Here’s a quick comparison:

Beacon Payload Platform
iBeacon UID iOS
Physical Web URL Android, iOS
Eddystone UID, URL, EID, TLM Android, iOS

NB: Physical Web will continue as an initiative, but using Eddystone’s URL as a foundation instead of its own UriBeacon format.

Unique Features

As mentioned above, in addition to the UID and URL there are two payload features unique to Eddystone:

  • Ephemeral ID is an ID which changes frequently and is only available to an authorised app, not broadcast generally. It’s intended for short-term use; the use cases mentioned are for finding luggage when travelling, or finding lost keys.
  • Telemetry is data about the beacon or attached sensors: e.g. battery life, temperature, humidity.

APIs

Along with Eddystone, Google announced a handful of new / extended APIs:

  • Proximity Beacon associates beacons with data in the cloud, allowing for very rich information, including latitude and longitude co-ordinates, and an association with the Places API (similar to Facebook BLE Beacons).
  • Place Picker is an extension of Places, showing beacons / places in your immediate vicinity.
  • Nearby uses a combination of Bluetooth, WiFi and ultrasound to make it really easy for devices to find, and communicate with, each other.

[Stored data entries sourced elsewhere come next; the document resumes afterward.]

**config.mk**
```make
export PLATFORM = sky130hd
export DESIGN_NAME = e_pipe_reg
export DESIGN_NICKNAME = d
export VERILOG_FILES = /design/src/rtl/e_pipe_reg_pkg.sv /design/src/rtl/e_pipe_reg_sat_counter.sv /design/src/rtl/e_pipe_reg.sv
export SDC_FILE = /design/constraint.sdc
export NUM_CORES = 1
export LEC_CHECK = 0
export ABC_CLOCK_PERIOD_IN_PS = 1150
export CORE_AREA = 2 2 138 140
export CTS_CLUSTER_DIAMETER = 200
export CTS_CLUSTER_SIZE = 30
export DETAILED_ROUTE_END_ITERATION = 10
export DIE_AREA = 0 0 140 142
export GPL_TIMING_DRIVEN = 1
export PLACE_DENSITY = 0.68
export SYNTH_ARGS = -nofsm -noshare
export SYNTH_HDL_FRONTEND = slang
export SYNTH_SLANG_ARGS = --single-unit
```
**constraint.sdc**
```tcl
create_clock -name clk -period 1.15 [get_ports clk]
set_input_delay 0.2875 -clock clk [delete_from_list [all_inputs] [get_ports clk]]
set_output_delay 0.2875 -clock clk [all_outputs]
set_load 0.05 [all_outputs]
```
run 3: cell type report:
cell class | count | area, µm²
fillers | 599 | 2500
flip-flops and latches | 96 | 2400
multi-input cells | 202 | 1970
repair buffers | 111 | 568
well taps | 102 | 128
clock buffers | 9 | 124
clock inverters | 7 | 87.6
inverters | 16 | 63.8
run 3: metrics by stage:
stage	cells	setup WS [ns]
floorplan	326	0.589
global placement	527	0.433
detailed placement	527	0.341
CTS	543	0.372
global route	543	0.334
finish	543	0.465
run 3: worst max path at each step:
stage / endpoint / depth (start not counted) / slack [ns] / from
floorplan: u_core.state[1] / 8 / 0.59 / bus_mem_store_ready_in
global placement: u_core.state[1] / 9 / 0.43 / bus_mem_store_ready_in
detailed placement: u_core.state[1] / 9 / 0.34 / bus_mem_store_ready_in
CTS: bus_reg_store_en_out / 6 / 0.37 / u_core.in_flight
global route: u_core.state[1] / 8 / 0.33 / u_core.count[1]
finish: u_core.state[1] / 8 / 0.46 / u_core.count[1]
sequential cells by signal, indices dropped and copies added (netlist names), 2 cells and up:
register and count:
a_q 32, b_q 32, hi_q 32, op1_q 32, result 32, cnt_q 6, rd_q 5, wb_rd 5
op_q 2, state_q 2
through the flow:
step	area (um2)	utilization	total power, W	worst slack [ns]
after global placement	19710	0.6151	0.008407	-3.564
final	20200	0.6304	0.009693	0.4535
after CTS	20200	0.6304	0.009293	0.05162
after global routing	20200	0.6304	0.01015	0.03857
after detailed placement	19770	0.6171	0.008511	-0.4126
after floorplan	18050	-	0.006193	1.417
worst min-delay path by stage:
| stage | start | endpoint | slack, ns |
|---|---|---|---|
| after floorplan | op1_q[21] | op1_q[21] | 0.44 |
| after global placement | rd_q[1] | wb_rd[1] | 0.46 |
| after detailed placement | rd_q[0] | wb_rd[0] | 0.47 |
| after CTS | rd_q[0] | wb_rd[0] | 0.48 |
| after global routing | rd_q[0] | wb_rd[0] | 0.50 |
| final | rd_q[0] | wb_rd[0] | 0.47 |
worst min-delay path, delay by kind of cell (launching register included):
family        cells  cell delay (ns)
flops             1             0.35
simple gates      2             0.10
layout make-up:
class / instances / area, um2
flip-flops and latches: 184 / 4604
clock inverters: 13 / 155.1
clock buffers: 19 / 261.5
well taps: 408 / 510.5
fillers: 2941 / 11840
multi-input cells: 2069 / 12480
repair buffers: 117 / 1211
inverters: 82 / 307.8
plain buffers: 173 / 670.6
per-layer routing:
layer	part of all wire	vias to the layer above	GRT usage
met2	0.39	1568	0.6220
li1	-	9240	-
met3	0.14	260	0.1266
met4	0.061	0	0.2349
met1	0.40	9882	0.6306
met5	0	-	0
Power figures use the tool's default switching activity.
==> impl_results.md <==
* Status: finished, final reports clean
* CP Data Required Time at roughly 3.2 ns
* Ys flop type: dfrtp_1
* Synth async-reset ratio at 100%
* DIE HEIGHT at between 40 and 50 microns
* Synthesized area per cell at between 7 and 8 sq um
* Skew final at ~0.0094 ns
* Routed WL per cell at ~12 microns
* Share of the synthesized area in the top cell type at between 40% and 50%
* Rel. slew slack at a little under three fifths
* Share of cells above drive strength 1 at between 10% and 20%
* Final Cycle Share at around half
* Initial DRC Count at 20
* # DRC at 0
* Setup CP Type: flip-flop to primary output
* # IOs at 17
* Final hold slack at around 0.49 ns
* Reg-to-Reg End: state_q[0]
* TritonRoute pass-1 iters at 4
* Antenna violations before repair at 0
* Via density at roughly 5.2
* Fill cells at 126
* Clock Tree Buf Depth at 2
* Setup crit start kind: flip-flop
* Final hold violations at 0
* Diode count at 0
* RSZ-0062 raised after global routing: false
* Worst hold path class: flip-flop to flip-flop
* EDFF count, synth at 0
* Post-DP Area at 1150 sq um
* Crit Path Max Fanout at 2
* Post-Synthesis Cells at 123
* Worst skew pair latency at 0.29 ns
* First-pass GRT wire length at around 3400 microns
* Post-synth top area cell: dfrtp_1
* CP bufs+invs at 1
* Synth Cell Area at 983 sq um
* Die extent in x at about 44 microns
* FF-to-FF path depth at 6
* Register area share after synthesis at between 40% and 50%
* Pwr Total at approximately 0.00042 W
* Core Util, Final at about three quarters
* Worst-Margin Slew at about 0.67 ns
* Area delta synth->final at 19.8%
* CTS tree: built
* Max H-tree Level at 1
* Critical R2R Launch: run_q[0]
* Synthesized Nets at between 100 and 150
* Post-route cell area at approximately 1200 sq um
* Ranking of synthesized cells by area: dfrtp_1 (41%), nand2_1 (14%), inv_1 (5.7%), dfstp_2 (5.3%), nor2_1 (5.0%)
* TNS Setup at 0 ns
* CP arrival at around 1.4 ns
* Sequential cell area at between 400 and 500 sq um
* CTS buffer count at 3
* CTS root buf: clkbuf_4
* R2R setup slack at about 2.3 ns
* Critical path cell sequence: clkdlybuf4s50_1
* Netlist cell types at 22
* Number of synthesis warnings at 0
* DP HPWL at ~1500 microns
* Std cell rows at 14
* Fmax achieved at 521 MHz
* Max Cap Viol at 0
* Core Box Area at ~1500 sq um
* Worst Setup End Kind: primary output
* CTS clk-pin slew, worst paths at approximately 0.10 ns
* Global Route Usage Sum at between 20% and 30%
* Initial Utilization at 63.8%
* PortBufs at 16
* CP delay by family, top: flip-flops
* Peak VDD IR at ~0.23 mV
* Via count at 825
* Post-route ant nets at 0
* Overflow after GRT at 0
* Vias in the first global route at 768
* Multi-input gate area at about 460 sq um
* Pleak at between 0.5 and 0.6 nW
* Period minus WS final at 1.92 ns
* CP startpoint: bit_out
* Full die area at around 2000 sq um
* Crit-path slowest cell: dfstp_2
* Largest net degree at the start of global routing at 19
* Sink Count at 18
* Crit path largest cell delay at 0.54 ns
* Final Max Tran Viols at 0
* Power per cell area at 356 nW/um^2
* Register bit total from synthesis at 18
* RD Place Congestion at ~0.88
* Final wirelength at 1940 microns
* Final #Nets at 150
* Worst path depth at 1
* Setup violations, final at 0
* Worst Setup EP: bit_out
<file path="src/rtl/ps2_pkg.sv">
// ps2_pkg: shared types and constants for the PS/2 scancode decoder.
package ps2_pkg;
  typedef enum logic [1:0] {IDLE, EXT, BRK, EXT_BRK} state_t;
  localparam logic [7:0] PS2_EXT = 8'hE0;
  localparam logic [7:0] PS2_BRK = 8'hF0;
  localparam int FRM_START = 0;
  localparam int FRM_D0 = 1;
  localparam int FRM_D7 = 8;
  localparam int FRM_PAR = 9;
  localparam int FRM_STOP = 10;
  typedef struct packed {
    logic ext;
    logic rel;
    logic [7:0] code;
  } ps2_event_t;
endpackage

</file>
<file path="src/rtl/ps2_event_fifo.sv">
// ps2_event_fifo: synchronous FIFO with extra-MSB pointers; drop pulses when a push is refused.
module ps2_event_fifo #(
  parameter int WIDTH = 10,
  parameter int DEPTH = 4
) (
  input  logic             clk,
  input  logic             rst,
  input  logic             push,
  input  logic [WIDTH-1:0] din,
  input  logic             pop,
  output logic [WIDTH-1:0] dout,
  output logic             full,
  output logic             empty,
  output logic             drop
);
  localparam int AW = $clog2(DEPTH);
  logic [WIDTH-1:0] mem [DEPTH];
  logic [AW:0] wr_ptr, rd_ptr;
  logic do_push, do_pop;
  assign empty = wr_ptr == rd_ptr;
  assign full = (wr_ptr[AW] != rd_ptr[AW]) && (wr_ptr[AW-1:0] == rd_ptr[AW-1:0]);
  assign do_pop = pop && !empty;
  // a full queue still takes a push when the head leaves in the same cycle
  assign do_push = push && (!full || do_pop);
  assign dout = empty ? '0 : mem[rd_ptr[AW-1:0]];
  always_ff @(posedge clk) begin
    if (rst) begin
      wr_ptr <= '0;
      rd_ptr <= '0;
      drop <= 1'b0;
    end else begin
      if (do_push) wr_ptr <= wr_ptr + 1'b1;
      if (do_pop) rd_ptr <= rd_ptr + 1'b1;
      drop <= push && !do_push;
    end
  end
  always_ff @(posedge clk)
    if (do_push) mem[wr_ptr[AW-1:0]] <= din;
endmodule

</file>
<file path="src/rtl/ps2_scancode_decoder.sv">
// ps2_scancode_decoder: validates PS/2 frames, folds E0/F0 prefixes into flags and queues key events.
// Optional PS2_PARITY_CHECK_EN adds the odd-parity check to frame validation.
module ps2_scancode_decoder
  import ps2_pkg::*;
#(
  parameter int FIFO_DEPTH = 4,
  parameter int TIMEOUT_CYCLES = 1_000_000
) (
  input  logic        clk,
  input  logic        reset,
  input  logic [10:0] frame_in,
  input  logic        frame_valid,
  output logic        ev_valid,
  input  logic        ev_ready,
  output logic [7:0]  ev_code,
  output logic        ev_extended,
  output logic        ev_release,
  output logic        err_frame,
  output logic        err_overflow
);
  localparam int WW = $clog2(TIMEOUT_CYCLES + 1);
  state_t state, state_n;
  logic [WW-1:0] wd;
  logic [7:0] code;
  logic good, timeout, push, is_ext, is_rel, fifo_full, fifo_empty;
  ps2_event_t ev_in, ev_out;
  assign code = frame_in[FRM_D7:FRM_D0];
`ifdef PS2_PARITY_CHECK_EN
  assign good = !frame_in[FRM_START] && frame_in[FRM_STOP] && (^frame_in[FRM_PAR:FRM_D0]);
`else
  assign good = !frame_in[FRM_START] && frame_in[FRM_STOP];
`endif
  assign timeout = wd == WW'(TIMEOUT_CYCLES);
  assign is_ext = state == EXT || state == EXT_BRK;
  assign is_rel = state == BRK || state == EXT_BRK;
  assign ev_in = {is_ext, is_rel, code};
  always_ff @(posedge clk) begin
    if (reset) begin
      state <= IDLE;
      wd <= '0;
      err_frame <= 1'b0;
    end else begin
      state <= state_n;
      err_frame <= frame_valid && !good;
      wd <= frame_valid ? '0 : (state != IDLE && !timeout) ? wd + 1'b1 : wd;
    end
  end
  // a frame arriving in the same cycle as the timeout still sees its prefix
  always_comb begin
    state_n = state;
    push = 1'b0;
    if (frame_valid) begin
      if (!good) state_n = IDLE;
      else if (code == PS2_EXT) state_n = is_rel ? EXT_BRK : EXT;
      else if (code == PS2_BRK) state_n = is_ext ? EXT_BRK : BRK;
      else begin
        push = 1'b1;
        state_n = IDLE;
      end
    end else if (timeout) state_n = IDLE;
  end
  ps2_event_fifo #(.WIDTH($bits(ps2_event_t)), .DEPTH(FIFO_DEPTH)) u_fifo (
    .clk(clk),
    .rst(reset),
    .push(push),
    .din(ev_in),
    .pop(ev_ready),
    .dout(ev_out),
    .full(fifo_full),
    .empty(fifo_empty),
    .drop(err_overflow)
  );
  assign ev_valid = !fifo_empty;
  assign ev_code = ev_out.code;
  assign ev_extended = ev_out.ext;
  assign ev_release = ev_out.rel;
endmodule

</file>
<file path="config.mk">
export PLATFORM = sky130hd
export DESIGN_NAME = ps2_scancode_decoder
export DESIGN_NICKNAME = d
export VERILOG_FILES = /design/src/rtl/ps2_pkg.sv /design/src/rtl/ps2_event_fifo.sv /design/src/rtl/ps2_scancode_decoder.sv
export SDC_FILE = /design/constraint.sdc
export NUM_CORES = 1
export LEC_CHECK = 0
export ABC_AREA = 1
export CAP_MARGIN = 5
export CORE_UTILIZATION = 50
export DETAILED_ROUTE_END_ITERATION = 8
export GPL_TIMING_DRIVEN = 0
export HOLD_SLACK_MARGIN = 0.03
export PLACE_DENSITY = 0.7
export SYNTH_ARGS = -nofsm -noshare
export SYNTH_HDL_FRONTEND = slang
export SYNTH_SLANG_ARGS = --single-unit
</file>
<file path="constraint.sdc">
create_clock -name clk -period 2.2 [get_ports clk]
set_input_delay 0.22 -clock clk [delete_from_list [all_inputs] [get_ports clk]]
set_output_delay 0.22 -clock clk [all_outputs]
set_load 0.05 [all_outputs]
</file>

Although Eddystone requires these Google APIs to be useful at the moment, the fact that it’s an open standard means that anyone will be able to make open alternatives in the future.

iOS devices require an extra library to work with Eddystone.

The Bigger Picture

Eddystone is part of Google’s push further into the ‘Internet of Things’. These also include:

  • Brillo, a lightweight version of Android for low-powered devices;
  • Weave, a secure home devices protocol for device-to-device or device-to-cloud communication; and
  • Thread, an alternative to Bluetooth for direct communication (not a Google project, but they are a member of this consortium).

Beacons

Unlike iBeacons, which must be approved by Apple, anyone can make an Eddystone-compatible beacon. Current beacon manufacturers include Estimote, Kontakt and Radius Networks.